CLI Magic: Trojan Scan

187

Author: Joe Barr

We’re all about security this week. Not the security you get from being all wrapped up in a baby-blanket, coddling, gratuitous GUI, but the kind that comes from knowing who is connected to your machine, and why. Trojan Scan is a simple but effective tool that monitors connections and alerts you to unauthorized activity of the sort that a rootkit, trojan, or other bad-to-the-bone-ware might engage in. Jump down out of that hi-tech hammock you’re in and let’s take a look.Trojan Scan is crafted in the finest Unix tradition, building on and combining existing tools to scratch a particular itch. Most of the work is done by the lsof command, which lists open files. What good is that, you ask, when checking for connections? Remember, in Unix, everything is a file, so the answer is that it’s plenty good. Trojan Scan invokes lsof like this:


lsof -Pni

Those options tell lsof to list the actual port numbers and Internet addresses — not the service names or host names — of all Internet connections, or files, as lsof sees them. That’s the starting point, but Trojan Scan adds a couple of nice wrinkles: verification that your lsof executable has not been hacked, and email notification whenever any connections are found which are not on your approved list.

Installation requires just a little work on your part. First, download the tarball from the Trojan Scan Website. The current version is 1.2.

Create a trojanscan subdirectory and enter it, then decompress the tarball. You’ll see a CHANGELOG, LICENSE, and README documentation files, and also the trojan-scan.sh script and the trojan-scan.conf configuration file. As root, copy the script to /usr/sbin — or another location you prefer in your root PATH — and create a new subdirectory called /etc/trojan-scan.
That’s where you’ll copy the edited version of the config file once you’re done with it.

But before we get to the config, we need to create an MD5 checksum of the existing lsof executable.
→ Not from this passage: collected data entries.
==> config.mk <==
export PLATFORM = sky130hd
export DESIGN_NAME = esc_quad_pwm
export DESIGN_NICKNAME = d
export VERILOG_FILES = /design/src/rtl/esc_quad_pwm.sv
export SDC_FILE = /design/constraint.sdc
export NUM_CORES = 1
export LEC_CHECK = 0
export ABC_AREA = 1
export CORE_UTILIZATION = 35
export DETAILED_ROUTE_END_ITERATION = 12
export GPL_ROUTABILITY_DRIVEN = 0
export GPL_TIMING_DRIVEN = 1
export PLACE_DENSITY_LB_ADDON = 0.15
export SLEW_MARGIN = 20
export SYNTH_ARGS = -nofsm -noshare
export SYNTH_HDL_FRONTEND = slang
export SYNTH_SLANG_ARGS = --single-unit
==> constraint.sdc <==
create_clock -name clk -period 9.9 [get_ports clk]
set_input_delay 2.475 -clock clk [delete_from_list [all_inputs] [get_ports clk]]
set_output_delay 2.475 -clock clk [all_outputs]
set_load 0.03 [all_outputs]
==> src/rtl/esc_quad_pwm.sv <==
// Four-channel ESC PWM generator: frame-synchronous speed latching, clamped pulse widths and a
// DISARMED/ARMING/RUN sequencer. Define ESC_STAGGER_EN to offset channel k's frame by k*PERIOD/4.
module esc_quad_pwm #(
  parameter int PERIOD     = 1000000,
  parameter int MIN_PULSE  = 50000,
  parameter int GAIN       = 25,
  parameter int MAX_PULSE  = 100000,
  parameter int ARM_FRAMES = 50
) (
  input  logic        clk,
  input  logic        rst,
  input  logic        arm,
  input  logic [10:0] frnt_spd,
  input  logic [10:0] bck_spd,
  input  logic [10:0] lft_spd,
  input  logic [10:0] rght_spd,
  output logic        frnt_pwm,
  output logic        bck_pwm,
  output logic        lft_pwm,
  output logic        rght_pwm,
  output logic        frm_strt,
  output logic        armed
);

  localparam int CW = $clog2(PERIOD);
  localparam int PW = 11 + $clog2(GAIN) + 1;
  localparam int SW = ((PW > CW) ? PW : CW) + 1;
  localparam int FW = $clog2(ARM_FRAMES) + 1;
  localparam logic [CW-1:0] LAST = CW'(PERIOD - 1);

`ifdef ESC_STAGGER_EN
  localparam int STEP = PERIOD / 4;
`else
  localparam int STEP = 0;
`endif

  typedef enum logic [1:0] {DISARMED, ARMING, RUN} state_t;

  state_t        state;
  state_t        ns;
  logic [CW-1:0] cnt;
  logic [FW-1:0] fc;
  logic [10:0]   spd  [4];
  logic [CW-1:0] pw   [4];
  logic [CW-1:0] lcnt [4];
  logic [3:0]    pwm;

  assign spd[0] = frnt_spd;
  assign spd[1] = bck_spd;
  assign spd[2] = lft_spd;
  assign spd[3] = rght_spd;

  assign frnt_pwm = pwm[0];
  assign bck_pwm  = pwm[1];
  assign lft_pwm  = pwm[2];
  assign rght_pwm = pwm[3];

  // Pulse width the given state implies for a speed; product and sum are wide enough to never wrap.
  function automatic logic [CW-1:0] target(state_t s, logic [10:0] speed);
    logic [PW-1:0] prod;
    logic [SW-1:0] sum;
    prod = PW'(speed) * PW'(GAIN);
    sum  = SW'(MIN_PULSE) + SW'(prod);
    case (s)
      ARMING:  target = CW'(MIN_PULSE);
      RUN:     target = (sum > SW'(MAX_PULSE)) ? CW'(MAX_PULSE) : sum[CW-1:0];
      default: target = '0;
    endcase
  endfunction

  // Per-channel frame position: cnt shifted back by the channel's start offset, modulo PERIOD.
  always_comb begin
    for (int k = 0; k < 4; k++) begin
      logic [CW:0] diff;
      diff = {1'b0, cnt} + (CW+1)'(PERIOD - k * STEP);
      if (diff >= (CW+1)'(PERIOD)) diff = diff - (CW+1)'(PERIOD);
      lcnt[k] = diff[CW-1:0];
    end
  end

  always_comb begin
    ns = state;
    if (cnt == LAST) begin
      case (state)
        DISARMED: if (arm) ns = ARMING;
        ARMING: begin
          if (!arm) ns = DISARMED;
          else if (fc == FW'(ARM_FRAMES - 1)) ns = RUN;
        end
        RUN:      if (!arm) ns = DISARMED;
        default:  ns = DISARMED;
      endcase
    end
  end

  always_ff @(posedge clk) begin
    if (rst) begin
      state <= DISARMED;
      fc    <= '0;
      armed <= 1'b0;
    end else begin
      state <= ns;
      armed <= (ns == RUN);
      if (cnt == LAST) fc <= (state == ARMING) ? fc + FW'(1) : '0;
    end
  end

  // Latching on the next state makes a boundary transition govern the very frame it opens.
  always_ff @(posedge clk) begin
    if (rst) begin
      cnt      <= '0;
      frm_strt <= 1'b0;
      pwm      <= '0;
      for (int k = 0; k < 4; k++) pw[k] <= '0;
    end else begin
      cnt      <= (cnt == LAST) ? '0 : cnt + CW'(1);
      frm_strt <= (cnt == '0);
      for (int k = 0; k < 4; k++) begin
        if (lcnt[k] == LAST) pw[k] <= target(ns, spd[k]);
        pwm[k] <= (lcnt[k] < pw[k]);
      end
    end
  end

endmodule

# Word level (Yosys, flattened, before mapping)
# Memories as Yosys holds them, arrays and structs flattened.
# Index checks and enable logic that the tools add are counted.
# classes
eq_ne	7
n_mux	33
n_lt_le_gt_ge	9
multipliers	4
reduce_logical	3
addsub	8
bitwise	4
# op_table
operator	n
20-bit 2-to-1 mux	13
17-bit case mux with 2 select lines	4
20-bit less-than comparator	4
16-bit by 16-bit adder with 17-bit output, first input constant	4
17-bit greater-than comparator, second input constant	4
17-bit 2-to-1 mux	4
11-bit by 5-bit multiplier with 16-bit output, second input constant	4
20-bit equality test, second input constant	2
20-bit by 20-bit adder with 21-bit output, second input constant	1
21-bit by 20-bit greater-or-equal comparator with 1-bit output, second input constant	1
20-bit by 1-bit adder with 20-bit output, second input constant	1
20-bit zero test	1
20-bit subtractor, second input constant	1
2-bit 2-to-1 mux	5
7-bit by 1-bit adder with 7-bit output, second input constant	1
7-bit by 6-bit equality test with 1-bit output, second input constant	1
7-bit 2-to-1 mux	1
2-bit case mux with 3 select lines	1
1-bit 2-to-1 mux	5
2-bit by 1-bit equality test with 1-bit output, second input constant	2
2-bit equality test, second input constant	2
1-bit bitwise OR	4
2-bit zero test	1
2-bit OR reduction	1
# totals
word_cells	75
register_bits	35
ramBits	80
in_bits	47
mem_count	1
# mem_list
name	words	word_bits	rd	rd_clocked_by_memory_dff	write_ports	line	source
pw	4	20	4	0	4	44	logic [CW-1:0] pw [4];

# Longest topological paths before layout
# Gate-level depths: netlist of the first run.
# logic_depth
depth_word	10
depth_mapped	25
mapped_depth_nobuf	24

# Least setup slack after synthesis of the first run
# OpenSTA, ideal clock, no wires.
# synth_timing
path_kind	flip-flop to flip-flop
startpoint	reg cnt[6]
endpoint	mem pw[0][0] (netlist name) (enable)
slack_ns	2.385
setup_time_ns	0.588
path_stages_with_launch	17
path_buffers	1
required_time_ns	9.312
period_less_slack_ns	7.515
arrival_ns	6.927
path_cell_list	dfxtp_1 inv_1 ha_1 nor2_1 nand2_1 nand2_1 nand2_1 inv_1 nand3_1 nand4_1 nand3_2 buf_6 nand2_1 nand3_1 nor2_2 nand2_2 o21ai_0
# synth_lines
element	line	source
start, declared	41	logic [CW-1:0] cnt;
start signal, assigned	116	cnt <= (cnt == LAST) ? '0 : cnt + CW'(1);
end, declared	44	

==> flow_summary.json, run 1 <==
{
  "detail_route.wirelength_um": 24200,
  "power.share.clock_pct": 24.8,
  "leading_area_contributor_after_synthesis": "sky130_fd_sc_hd__ha_1",
  "syn_to_final_growth_pct": 11.6,
  "grt_overall_usage_pct": 16.0,
  "reg2regPathDepth": 19,
  "power_frac_seq_pct": 33.3,
  "grt_overflow": 0,
  "final_hold_viol_count": 0,
  "worstPathMaxFanout": 6,
  "min_path_cells": 1,
  "post_cts.repair.setup_buffers": 0,
  "finish.net_count": 1744,
  "synth.ff_latch_count": 103,
  "outcome": "finished clean",
  "via_count_of_the_first_global_routing_pass": 8280,
  "clock_skew_ns": 0.00886,
  "synth_edf_count": 68,
  "fp.coreArea_sq_um": 30700,
  "ys_seq_area_share_pct": 25.1,
  "holdCritPathClass": "register to register",
  "clk_pin_slew_ns": 0.08,
  "dpl_worst_slack_ns": 3.14,
  "worst_path_dominant_cell_family": "simple AND/OR/NAND/NOR gates",
  "numPortBuffers": 52,
  "setup_slack_ns": 3.51,
  "initial_core_util_pct": 35.7,
  "final.period_utilization_pct": 64.5,
  "syn-instance-count": 1393,
  "cpPeakStageDelay_ns": 0.56,
  "worst-slew-pin-transition_ns": 0.894,
  "post_synth_instance_area_sq_um": 10900,
  "synth.yosys.warnings": 0,
  "sum_of_negative_setup_slack_ns": 0,
  "multi_input_gate_area_sq_um": 7040,
  "detail_route.vias_per_cell": 4.77,
  "hold_path_endpoint": "cnt[0]$_SDFF_PP0_",
  "slew_violations": 0,
  "clkLatencyLatePin_ns": 0.36,
  "post-synth-top-area-fraction_pct": 25.6,
  "crit_path_start_kind": "input pin",
  "switchingPower_uw": 536,
  "die_height_um": 179,
  "fillers": 3209,
  "die-area_sq_um": 32000,
  "timing.critical_path.buf_inv": 6,
  "die_width_um": 179,
  "clock_tree.root_cell": "sky130_fd_sc_hd__clkbuf_16",
  "io_pins": 53,
  "worst-setup-path-type": "input pin to register",
  "drt-initial-drc-count": 370,
  "tritoncts_clock_tree": "built",
  "drtPass1Iterations": 6,
  "synth-async-reset-ratio_pct": 0,
  "ff_latch_area_sq_um": 2740,
  "worst_reg2reg_setup_slack_ns": 5.70,
  "antenna_found_initial": 0,
  "worstPathArrival_ns": 6.60,
  "antenna_left": 0,
  "timing.critical_path.slowest_stage_cell": "sky130_fd_sc_hd__clkdlybuf4s50_1",
  "dominant_cells_by_area_after_synthesis": "sky130_fd_sc_hd__ha_1, sky130_fd_sc_hd__edfxtp_1, sky130_fd_sc_hd__inv_1",
  "ctsHoldBuffers": 0,
  "hpwlAfterDp_um": 19500,
  "grt_setup_unrepaired": "false",
  "cts-htree-levels": 3,
  "placement_rows": 64,
  "timing.critical_path.mode_cell": "sky130_fd_sc_hd__nand2_1",
  "period_minus_slack_ns": 6.39,
  "p_sw_share_pct": 37.6,
  "critPathRequiredTime_ns": 10.12,
  "critical_path.reg2reg.startpoint": "cnt[1]$_SDFF_PP0_",
  "power_density_nw_per_um2": 117,
  "drc_errors": 0,
  "hold_path.startpoint": "cnt[0]$_SDFF_PP0_",
  "tritoncts_num_sinks": 103,
  "power.ir.vdd_worst_mv": 0.0756,
  "timing.critical_path.to_type": "register",
  "ys_types": 44,
  "regToRegEndpoint": "pw[0][11]$_SDFFCE_PN0P_",
  "max-slew-margin-rel_pct": 40.4,
  "intPower_uw": 889,
  "timing.fmax_ghz": 0.157,
  "crit_chain": "clkdlybuf4s50_1, inv_1, ha_1, inv_1, fa_1, ha_1, ha_1, inv_1, nor3_1, nand2_1, o211ai_1, nand2_1, o21ai_0, nand3_1, nand2_1, xnor2_1, nand2_1, inv_1, nand2_1, inv_1, nor2_1, nand2_1, nor2_1",
  "maxCapViolations": 0,
  "setup_viol": 0,
  "p_leak_nw": 6.39,
  "ctsLongestPathBuffers": 2,
  "routedWlPerCell_um": 13.1,
  "synth_top_flop_cell": "sky130_fd_sc_hd__edfxtp_1",
  "grt_first_pass_wirelength_um": 40700,
  "commonest_non_fill_non_tap_cell_in_the_layout": "sky130_fd_sc_hd__inv_1",
  "mappedNetlistNets": 1692,
  "syn_avg_cell_area_sq_um": 7.86,
  "power.share.combinational_pct": 41.9,
  "mostFrequentLayoutCells": "sky130_fd_sc_hd__inv_1, sky130_fd_sc_hd__nand2_1, sky130_fd_sc_hd__ha_1",
  "final_layout_size_suffix_gt1_share_pct": 3.79,
  "cts_repair_resize_count": 0,
  "cts_made_buffers": 9,
  "antennaDiodeCount": 0,
  "detailroute.via_count": 8799,
  "grt_start_max_net_pins": 69
}
## layout make-up
| class | instances | share of cell area (%) |
|---|---|---|
| inverter | 292 | 8.97 |
| clock buffer | 9 | 1.84 |
| tap | 396 | 4.06 |
| timing repair buffer | 55 | 4.45 |
| sequential | 103 | 22.5 |
| clock inverter | 7 | 0.553 |
| multi-input combinational | 984 | 57.7 |
## synth_stat cells, types with 11 or more instances
master / count
sky130_fd_sc_hd__inv_1: 284
sky130_fd_sc_hd__nand2_1: 237
sky130_fd_sc_hd__ha_1: 224
sky130_fd_sc_hd__nor2_1: 105
sky130_fd_sc_hd__a21oi_1: 81
sky130_fd_sc_hd__edfxtp_1: 68
sky130_fd_sc_hd__nand3_1: 65
sky130_fd_sc_hd__nor3_1: 41
sky130_fd_sc_hd__dfxtp_1: 35
sky130_fd_sc_hd__o21ai_0: 31
sky130_fd_sc_hd__fa_1: 28
sky130_fd_sc_hd__xor2_1: 27
sky130_fd_sc_hd__nand4_1: 24
sky130_fd_sc_hd__xnor2_1: 20
sky130_fd_sc_hd__o21bai_1: 13
sky130_fd_sc_hd__nand2_2: 12
sky130_fd_sc_hd__a31oi_1: 11
## sequential cells by signal, summed over array words and instances, names as in the netlist
signal    cells
armed         1
fc            7
cnt          20
pw           68
frm_strt      1
state         2
pwm           4
## kinds of logic (layout without fill, tap and decap cells)
kind of cell,after synthesis,in the layout,share of synthesized area (%)
AOI/OAI and AO/OA,163,163,8.45
xor gates and xnor gates,47,47,3.76
adders and majority gates,252,252,30.7
buffers and inverters,306,363,10.7
DFF,103,103,25.1
and+or+nand+nor,522,522,21.3
## worst max-delay path by stage
stage	slack, ns	from	to	cells after the start
global route	3.00	bck_spd[6]	pw[1][0]$_SDFFCE_PN0P_	23
detailed placement	3.14	bck_spd[6]	pw[1][11]$_SDFFCE_PN0P_	23
finish	3.51	bck_spd[6]	pw[1][0]$_SDFFCE_PN0P_	23
CTS	3.50	bck_spd[6]	pw[1][11]$_SDFFCE_PN0P_	23
floorplan	2.38	cnt[6]$_SDFF_PP0_	pw[0][0]$_SDFFCE_PN0P_	16
global placement	3.16	lft_spd[6]	pw[2][12]$_SDFFCE_PN0P_	22
## worst register-to-register path, cell delays in order (launching register included)
cell and delay, ns:
sky130_fd_sc_hd__dfxtp_1 0.68, sky130_fd_sc_hd__ha_1 0.28, sky130_fd_sc_hd__nand2_1 0.07, sky130_fd_sc_hd__nor2_1 0.11, sky130_fd_sc_hd__inv_1 0.08, sky130_fd_sc_hd__nor2_1 0.28, sky130_fd_sc_hd__inv_1 0.14, sky130_fd_sc_hd__nor4_1 0.19
sky130_fd_sc_hd__nand2_1 0.14, sky130_fd_sc_hd__inv_1 0.12, sky130_fd_sc_hd__nand4_1 0.09, sky130_fd_sc_hd__nand2_1 0.11, sky130_fd_sc_hd__ha_1 0.28, sky130_fd_sc_hd__inv_1 0.09, sky130_fd_sc_hd__nor2_1 0.09, sky130_fd_sc_hd__buf_4 0.27
sky130_fd_sc_hd__inv_1 0.10, sky130_fd_sc_hd__nor2_2 0.47, sky130_fd_sc_hd__nand2_1 0.30, sky130_fd_sc_hd__nor2_1 0.16
## through the flow
stage / power (mW) / std cells / hold WS [ns] / area, sq um / util (%)
after floorplan: 0.947 / 1393 / 0.417 / 10900 / -
after global placement: 1.09 / 1830 / 0.425 / 11900 / 38.9
after detailed placement: 1.09 / 1830 / 0.434 / 11900 / 38.9
after CTS: 1.45 / 1846 / 0.451 / 12200 / 39.8
after global routing: 1.55 / 1846 / 0.497 / 12200 / 39.8
final: 1.42 / 1846 / 0.453 / 12200 / 39.8
## power groups by stage
stage	Clock, mW	Sequential, mW	Combinational [mW]
3_5_place_dp	0	0.485	0.603
3_3_place_gp	0	0.485	0.604
4_1_cts	0.365	0.475	0.610
5_1_grt	0.376	0.477	0.699
6_report	0.353	0.475	0.597
2_1_floorplan	0	0.487	0.460
## routing by layer
metal | vias up | track usage, % | share of wire, %
met3 | 21 | 1.91 | 2.6
met4 | 0 | 3.43 | 1.2
met5 | - | 0 | 0
li1 | 4678 | - | -
met2 | 107 | 26.6 | 46
met1 | 3993 | 22.1 | 51
No activity file was read; power rests on OpenSTA's default activity.
==> inputs of run 2 (changes only) <==
- clock period: 9.9 -> 6.5 ns (I/O delays scaled with it)
==> run 2 against run 1 <==
Compared with the run above: non-clock buffer count stayed put; clock power is 64% higher; sequential power is 52% higher; sequential share of layout area hardly changed; utilization is 0.069 points higher; first-iteration DRC count is 31% higher; worst setup slack worse by 2.6 ns; register-to-register slack worse by 3.4 ns; cell area is 0.17% higher; routed wire length is 1.0% higher; critical path depth is 2 higher; largest cell class unchanged; largest power group unchanged; highest routed layer unchanged.
==> flow_summary.json, run 2 (synthesis results as in run 1) <==
{
  "power_density_nw_per_um2": 181,
  "syn_to_final_growth_pct": 11.8,
  "tritoncts_num_sinks": 103,
  "initial_core_util_pct": 35.7,
  "clock_tree.root_cell": "sky130_fd_sc_hd__clkbuf_16",
  "worst-setup-path-type": "input pin to register",
  "ctsHoldBuffers": 0,
  "largest_reg_flops": 68,
  "grt_start_max_net_pins": 69,
  "cts_made_buffers": 9,
  "setup_viol": 0,
  "via_count_of_the_first_global_routing_pass": 8409,
  "max-slew-margin-rel_pct": 40.0,
  "ctsLongestPathBuffers": 2,
  "sum_of_negative_setup_slack_ns": 0,
  "gr_met1_demand_resource_pct": 21.8,
  "clkLatencyLatePin_ns": 0.36,
  "crit_path_start_kind": "input pin",
  "period_minus_slack_ns": 5.60,
  "worst_reg2reg_setup_slack_ns": 2.31,
  "mostFrequentLayoutCells": "sky130_fd_sc_hd__inv_1, sky130_fd_sc_hd__nand2_1, sky130_fd_sc_hd__ha_1",
  "die-area_sq_um": 32000,
  "grt_first_pass_wirelength_um": 41000,
  "outcome": "finished clean",
  "p_leak_nw": 6.40,
  "final_hold_viol_count": 0,
  "post_cts.repair.setup_buffers": 0,
  "cts-htree-levels": 3,
  "timing.critical_path.mode_cell": "sky130_fd_sc_hd__nand2_1",
  "worst-slew-pin-transition_ns": 0.900,
  "routedWlPerCell_um": 13.2,
  "io_pins": 53,
  "cts_repair_resize_count": 0,
  "grt_overflow": 0,
  "grt_setup_unrepaired": "false",
  "hpwlAfterDp_um": 19600,
  "drc_errors": 0,
  "globalRouteMet3Util_pct": 2.48,
  "finish.utilization_pct": 39.9,
  "grt-busiest-layer": "met2",
  "worstPathMaxFanout": 6,
  "critical_path.startpoint": "bck_spd[5]",
  "numPortBuffers": 52,
  "cpPeakStageDelay_ns": 0.52,
  "reg2regPathDepth": 19,
  "final.period_utilization_pct": 86.1,
  "timing.critical_path.to_type": "register",
  "detailroute.via_count": 8785,
  "detail_route.vias_per_cell": 4.76,
  "timing.critical_path.slowest_stage_cell": "sky130_fd_sc_hd__clkdlybuf4s50_1",
  "gr-usage-met2_pct": 27.3,
  "antennaDiodeCount": 0,
  "tritoncts_clock_tree": "built",
  "drt-initial-drc-count": 485,
  "top_register": "pw",
  "reg.largest.list": "pw: 68 flops, cnt: 20 flops, fc: 7 flops",
  "commonest_non_fill_non_tap_cell_in_the_layout": "sky130_fd_sc_hd__inv_1",
  "finish.net_count": 1744,
  "critical_path.endpoint": "pw[1][13]$_SDFFCE_PN0P_",
  "clock_skew_ns": 0.0114,
  "die_height_um": 179,
  "critical_path.reg2reg.startpoint": "cnt[1]$_SDFF_PP0_",
  "detail_route.wirelength_um": 24400,
  "clk_pin_slew_ns": 0.07,
  "drtPass1Iterations": 7,
  "timing.fmax_ghz": 0.179,
  "worstPathArrival_ns": 5.81,
  "grt_overall_usage_pct": 16.2,
  "critPathRequiredTime_ns": 6.71,
  "final_layout_size_suffix_gt1_share_pct": 3.79,
  "antenna_found_initial": 0,
  "fp.coreArea_sq_um": 30700,
  "antenna_left": 0,
  "fillers": 3192,
  "regToRegEndpoint": "pw[0][11]$_SDFFCE_PN0P_",
  "maxCapViolations": 0,
  "die_width_um": 179,
  "holdCritPathClass": "register to register",
  "placement_rows": 64,
  "power.ir.vdd_worst_mv": 0.113,
  "slew_violations": 0
}
-- run 2: metrics by stage --
stage | power, mW | setup slack [ns] | cells | instance area [sq um] | hold slack, ns
2_1_floorplan | 1.44 | 0.823 | 1393 | 10900 | 0.417
3_3_place_gp | 1.66 | 0.542 | 1830 | 11900 | 0.426
3_5_place_dp | 1.66 | 0.500 | 1830 | 11900 | 0.436
4_1_cts | 2.25 | 0.864 | 1846 | 12200 | 0.450
5_1_grt | 2.41 | 0.405 | 1846 | 12200 | 0.469
6_report | 2.22 | 0.903 | 1846 | 12200 | 0.448
-- run 2: layer usage --
layer,wire length (um),up-vias
li1,-,4678
met1,12000,3985
met2,11300,102
met3,802,20
met4,269,0
met5,0,-
-- run 2: area by class of cell --
class,count,area [sq um],area share [%]
multi-input cells,984,7040,57.6
clock buffers,9,225,1.84
repair buffers,55,543,4.44
inverters,292,1100,8.96
well taps,396,495,4.05
clock inverters,7,88.8,0.726
flip-flops and latches,103,2740,22.4
-- run 2: power by group --
group	internal, mW	switching, mW
registers	0.713	0.0103
clock network	0.308	0.272
logic	0.372	0.540
total	1.39	0.822
-- run 2: how the worst min path moves through the flow --
stage / from / depth (start not counted) / slack (ns) / to
after floorplan: cnt[0]$_SDFF_PP0_ / 1 / 0.42 / cnt[0]$_SDFF_PP0_
after global placement: cnt[0]$_SDFF_PP0_ / 1 / 0.43 / cnt[0]$_SDFF_PP0_
after detailed placement: cnt[0]$_SDFF_PP0_ / 1 / 0.44 / cnt[0]$_SDFF_PP0_
after CTS: cnt[0]$_SDFF_PP0_ / 1 / 0.45 / cnt[0]$_SDFF_PP0_
after global routing: cnt[0]$_SDFF_PP0_ / 1 / 0.47 / cnt[0]$_SDFF_PP0_
final: cnt[0]$_SDFF_PP0_ / 1 / 0.45 / cnt[0]$_SDFF_PP0_
-- run 2: worst max-delay path, delay by kind of cell --
kind | cells | cell delay (ns)
simple gates | 11 | 1.28
buf+inv | 6 | 0.88
fa+ha+maj | 4 | 1.37
compound gates | 4 | 0.63
==> inputs of run 3 (changes only) <==
- CAP_MARGIN: unset -> 0
- PLACE_DENSITY: unset -> 0.48
- PLACE_DENSITY_LB_ADDON: 0.15 -> unset
==> run 3 against run 2 <==
Compared with the run above: first-iteration DRC count down 20%; utilization about the same; global-route usage up 0.36 points; count of clock-buffer cells in the layout unchanged; via count up 0.22%; critical path type unchanged; critical endpoint is now pw[2][12]$_SDFFCE_PN0P_.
That’s as easy as entering:


md5sum /usr/bin/lsof

On my machine, the command yields this:


1cd5182da58305c4519c02a927984c70 /usr/bin/lsof

With your favorite text editor, open trojan-scan.conf and replace the zeros in the following line with the actual MD5 checksum:

#
#       LSOF_MD5        - MD5 checksum of lsof program for integrity checking
#
LSOF_MD5="00000000000000000000000000000000"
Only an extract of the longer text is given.